An Ancient Challenge
When Elizabeth I came to the throne in 1558, some of the first advice she sought was what was happening to the English pound.
Her father Henry VIII had got up to some financial shenanigans. In order to improve revenues to the crown, he had debased the currency, literally, by allowing up to 40% of base metals to be included along with silver in the coinage.
What happened was, in retrospect, not terribly surprising. Merchants horded pure coins to use in international transactions, and had all but left her realm. Centuries later, his observation that “good and bad coin cannot circulate together” became known as Gresham’s Law after the financier Sir Thomas Gresham.
Henry was not the first to seek to reverse this basic law of economics. The Greek playwright Aristophanes had observed it back in the fifth century BC, as had advisors to the Yuan Dynasty, the Talmud, the Sunni scholar Ibn Taymiyyah and generations of Venetian and Dutch merchants.
Mo' Users, Mo' Problems
Whatever remarkable abilities Elon Musk may have, one cannot accuse him of being an historian. With his pending acquisition of Twitter, it sounds like he may be about to make the same mistake.

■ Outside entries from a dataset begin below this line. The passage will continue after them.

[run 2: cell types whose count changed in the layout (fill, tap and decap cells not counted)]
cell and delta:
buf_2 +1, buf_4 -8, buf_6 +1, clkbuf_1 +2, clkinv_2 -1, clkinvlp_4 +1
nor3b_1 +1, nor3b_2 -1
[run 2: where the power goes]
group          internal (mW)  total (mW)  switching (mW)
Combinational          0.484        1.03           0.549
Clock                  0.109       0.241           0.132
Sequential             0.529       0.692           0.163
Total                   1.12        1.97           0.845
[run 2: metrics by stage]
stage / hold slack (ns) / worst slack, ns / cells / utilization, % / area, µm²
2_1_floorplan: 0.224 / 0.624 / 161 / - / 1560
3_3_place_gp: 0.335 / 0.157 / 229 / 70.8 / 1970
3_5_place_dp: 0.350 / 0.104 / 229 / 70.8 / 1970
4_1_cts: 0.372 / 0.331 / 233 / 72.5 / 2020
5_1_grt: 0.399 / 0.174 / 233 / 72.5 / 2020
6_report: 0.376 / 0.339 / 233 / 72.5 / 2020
## src/rtl/router_1xn.sv

```systemverilog
// Store-and-forward 1xN packet router: buffers a framed packet, verifies its XOR
// checksum and forwards header+payload to the port named by the header.
module router_1xn #(
  parameter int unsigned WIDTH     = 8,
  parameter int unsigned NUM_PORTS = 4,
  parameter int unsigned DEPTH     = 16
) (
  input  logic                       clk,
  input  logic                       reset,
  input  logic [WIDTH-1:0]           dut_inp,
  input  logic                       inp_valid,
  output logic [NUM_PORTS*WIDTH-1:0] dut_outp,
  output logic [NUM_PORTS-1:0]       outp_valid,
  output logic                       busy,
  output logic                       error,
  input  logic                       wr,
  input  logic                       rd,
  input  logic [2:0]                 addr,
  input  logic [15:0]                wdata,
  output logic [15:0]                rdata
);

  localparam int unsigned DW = $clog2(NUM_PORTS);
  localparam int unsigned AW = $clog2(DEPTH);
  localparam int unsigned CW = $clog2(DEPTH + 2) + 1;

  localparam logic [CW-1:0] C_MIN   = CW'(3);
  localparam logic [CW-1:0] C_DEPTH = CW'(DEPTH);
  localparam logic [CW-1:0] C_MAXOK = CW'(DEPTH + 1);
  localparam logic [CW-1:0] C_SAT   = CW'(DEPTH + 2);

  localparam logic [2:0] R_NONE  = 3'd0;
  localparam logic [2:0] R_SHORT = 3'd1;
  localparam logic [2:0] R_OVF   = 3'd2;
  localparam logic [2:0] R_CKS   = 3'd3;
  localparam logic [2:0] R_DEST  = 3'd4;
  localparam logic [2:0] R_DIS   = 3'd5;
  localparam logic [2:0] R_BUSY  = 3'd6;

  typedef enum logic [2:0] {S_IDLE, S_RECV, S_CHECK, S_SEND, S_DROP} state_t;

  state_t                     state_q, state_n;
  logic [CW-1:0]              cnt_q, cnt_n;
  logic [CW-1:0]              rptr_q, rptr_n;
  logic [WIDTH-1:0]           xor_q, xor_n;
  logic [DW-1:0]              dest_q, dest_n;
  logic                       drop_q, drop_n;
  logic [2:0]                 reason_q, reason_n;
  logic [NUM_PORTS*WIDTH-1:0] outp_q, outp_n;
  logic [NUM_PORTS-1:0]       valid_q, valid_n;
  logic                       busy_q, busy_n;
  logic                       error_q, error_n;
  logic [15:0]                rdata_q, rdata_n;
  logic [NUM_PORTS-1:0]       port_en_q, port_en_n;
  logic [15:0]                rx_q, rx_n, tx_q, tx_n, drp_q, drp_n;

  logic [WIDTH-1:0] mem [DEPTH];
  logic             we;
  logic [AW-1:0]    waddr;
  logic             send_en;
  logic [WIDTH-1:0] send_word;
  logic             rx_inc, tx_inc, drp_inc;
  logic [2:0]       chk_reason;
  logic [DW-1:0]    hdr_dest;
  logic [15:0]      reg_mux;
  logic             unused_wdata;

  assign unused_wdata = ^wdata;

  // Packet buffer; data only, so no reset.
  always_ff @(posedge clk) begin
    if (we) mem[waddr] <= dut_inp;
  end

  // Drop reason for the packet just received, in priority order.
  always_comb begin
    hdr_dest = mem[0][DW-1:0];
    if (cnt_q < C_MIN)                   chk_reason = R_SHORT;
    else if (cnt_q > C_MAXOK)            chk_reason = R_OVF;
    else if (xor_q != '0)                chk_reason = R_CKS;
    else if (32'(hdr_dest) >= NUM_PORTS) chk_reason = R_DEST;
    else if (!port_en_q[hdr_dest])       chk_reason = R_DIS;
    else                                 chk_reason = R_NONE;
  end

  always_comb begin
    case (addr)
      3'd0:    reg_mux = 16'(port_en_q);
      3'd1:    reg_mux = rx_q;
      3'd2:    reg_mux = tx_q;
      3'd3:    reg_mux = drp_q;
      3'd4:    reg_mux = {12'd0, busy_q, reason_q};
      default: reg_mux = 16'd0;
    endcase
  end

  // Next-state and next-output logic.
  always_comb begin
    state_n   = state_q;
    cnt_n     = cnt_q;
    rptr_n    = rptr_q;
    xor_n     = xor_q;
    dest_n    = dest_q;
    drop_n    = drop_q;
    reason_n  = reason_q;
    outp_n    = '0;
    valid_n   = '0;
    error_n   = 1'b0;
    we        = 1'b0;
    waddr     = '0;
    send_en   = 1'b0;
    send_word = '0;
    rx_inc    = 1'b0;
    tx_inc    = 1'b0;
    drp_inc   = 1'b0;

    case (state_q)
      S_IDLE: begin
        cnt_n  = '0;
        rptr_n = '0;
        if (inp_valid) begin
          we      = 1'b1;
          cnt_n   = CW'(1);
          xor_n   = dut_inp;
          state_n = S_RECV;
        end
      end
      S_RECV: begin
        if (inp_valid) begin
          if (cnt_q < C_DEPTH) begin
            we    = 1'b1;
            waddr = cnt_q[AW-1:0];
          end
          if (cnt_q < C_SAT) cnt_n = cnt_q + CW'(1);
          xor_n = xor_q ^ dut_inp;
        end else begin
          state_n = S_CHECK;
          rx_inc  = 1'b1;
          dest_n  = hdr_dest;
          drop_n  = (chk_reason != R_NONE);
          if (chk_reason != R_NONE) begin
            error_n  = 1'b1;
            drp_inc  = 1'b1;
            reason_n = chk_reason;
          end
        end
      end
      S_CHECK: begin
        if (drop_q) begin
          state_n = S_DROP;
        end else begin
          state_n   = S_SEND;
          send_en   = 1'b1;
          send_word = mem[0];
          rptr_n    = CW'(1);
        end
      end
      S_SEND: begin
        // Stored checksum word sits at cnt-1 and is never forwarded.
        if (rptr_q < cnt_q - CW'(1)) begin
          send_en   = 1'b1;
          send_word = mem[rptr_q[AW-1:0]];
          rptr_n    = rptr_q + CW'(1);
        end else begin
          state_n = S_IDLE;
          tx_inc  = 1'b1;
          cnt_n   = '0;
          rptr_n  = '0;
        end
      end
      S_DROP: begin
        state_n = S_IDLE;
        cnt_n   = '0;
        rptr_n  = '0;
      end
      default: state_n = S_IDLE;
    endcase

    if (inp_valid && (state_q inside {S_CHECK, S_SEND, S_DROP})) begin
      error_n  = 1'b1;
      drp_inc  = 1'b1;
      reason_n = R_BUSY;
    end

    if (send_en) begin
      for (int p = 0; p < NUM_PORTS; p++) begin
        if (dest_q == DW'(p)) begin
          outp_n[p*WIDTH +: WIDTH] = send_word;
          valid_n[p]               = 1'b1;
        end
      end
    end

    busy_n = (state_n inside {S_CHECK, S_SEND, S_DROP});

    // Register file: a clear on write beats a same-cycle increment.
    port_en_n = (wr && addr == 3'd0) ? wdata[NUM_PORTS-1:0] : port_en_q;
    rx_n  = (wr && addr == 3'd1) ? 16'd0 : ((rx_inc  && rx_q  != 16'hFFFF) ? rx_q  + 16'd1 : rx_q);
    tx_n  = (wr && addr == 3'd2) ? 16'd0 : ((tx_inc  && tx_q  != 16'hFFFF) ? tx_q  + 16'd1 : tx_q);
    drp_n = (wr && addr == 3'd3) ? 16'd0 : ((drp_inc && drp_q != 16'hFFFF) ? drp_q + 16'd1 : drp_q);
    rdata_n = rd ? reg_mux : rdata_q;
  end

  always_ff @(posedge clk) begin
    if (reset) begin
      state_q   <= S_IDLE;
      cnt_q     <= '0;
      rptr_q    <= '0;
      xor_q     <= '0;
      dest_q    <= '0;
      drop_q    <= 1'b0;
      reason_q  <= R_NONE;
      outp_q    <= '0;
      valid_q   <= '0;
      busy_q    <= 1'b0;
      error_q   <= 1'b0;
      rdata_q   <= '0;
      port_en_q <= '1;
      rx_q      <= '0;
      tx_q      <= '0;
      drp_q     <= '0;
    end else begin
      state_q   <= state_n;
      cnt_q     <= cnt_n;
      rptr_q    <= rptr_n;
      xor_q     <= xor_n;
      dest_q    <= dest_n;
      drop_q    <= drop_n;
      reason_q  <= reason_n;
      outp_q    <= outp_n;
      valid_q   <= valid_n;
      busy_q    <= busy_n;
      error_q   <= error_n;
      rdata_q   <= rdata_n;
      port_en_q <= port_en_n;
      rx_q      <= rx_n;
      tx_q      <= tx_n;
      drp_q     <= drp_n;
    end
  end

  assign dut_outp   = outp_q;
  assign outp_valid = valid_q;
  assign busy       = busy_q;
  assign error      = error_q;
  assign rdata      = rdata_q;

endmodule

```
**config.mk**
```make
export PLATFORM = sky130hd
export DESIGN_NAME = output_fifo
export DESIGN_NICKNAME = d
export VERILOG_FILES = /design/src/rtl/output_fifo.sv
export SDC_FILE = /design/constraint.sdc
export NUM_CORES = 1
export LEC_CHECK = 0
export CAP_MARGIN = 5
export CORE_AREA = 2 2 216 218
export CTS_CLUSTER_SIZE = 14
export DETAILED_ROUTE_END_ITERATION = 12
export DIE_AREA = 0 0 218 220
export PLACE_DENSITY = 0.74
export SYNTH_ARGS = -nofsm -noshare
export SYNTH_HDL_FRONTEND = slang
export SYNTH_SLANG_ARGS = --single-unit
```
**constraint.sdc**
```tcl
create_clock -name clk -period 10.2 [get_ports clk]
set_input_delay 2.04 -clock clk [delete_from_list [all_inputs] [get_ports clk]]
set_output_delay 2.04 -clock clk [all_outputs]
set_load 0.05 [all_outputs]
```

Since its quiet founding in 2006, Twitter has gone on a remarkable journey.
In its early years, when monthly new users could be counted in the thousands, the microblogging platform was a novel and thrilling venue for interacting with celebrities (your author had unexpected and thrilling exchanges with the likes of Jerry Seinfeld, Ricky Gervais and Dave Matthews).
As the room got crowded, however, it became a monster. For journalists and sociologists it acquired value as a hitherto-impossible window into the Zeitgeist. All one needed to do to find out what people thought of Obama’s latest speech or Queen Bey’s latest outfit was to search on a hashtag. Indeed, it was a Twitter user who invented the hashtag.
As it became really crowded, however—particularly with the rise of bots designed to hype product releases and political candidates, not to mention a new generation of trolls whose only purpose was to hurt—it wasn’t fun anymore. Millions of early users tuned out. Its utility as a marketing platform faded. And the stock behaved accordingly, hitting a peak months after its 2013 IPO that it would not see again for the better part of a decade—even after being adopted as the preferred method of communication by the 45th president of the United States.
The last became a particular headache for the company. After trumpeting its desire to “let the tweets flow” and become “the free speech wing of the free speech party”, Twitter’s management woke up to the fact that certain forms of speech opened it to potential legal liability—incitements to violence and child pornography—as well as being, well, wrong. The Trump years saw the platform develop rules of the road that now number several pages—and in the wake of the Capitol riot of Jan 6, 2021, it even barred its most notorious user.
Enter the Superfan
After becoming one of its top users—with some 84 million followers, and with engagement rates estimated to be worth over $3 billion each year to his companies—one might think Musk would leave well enough alone.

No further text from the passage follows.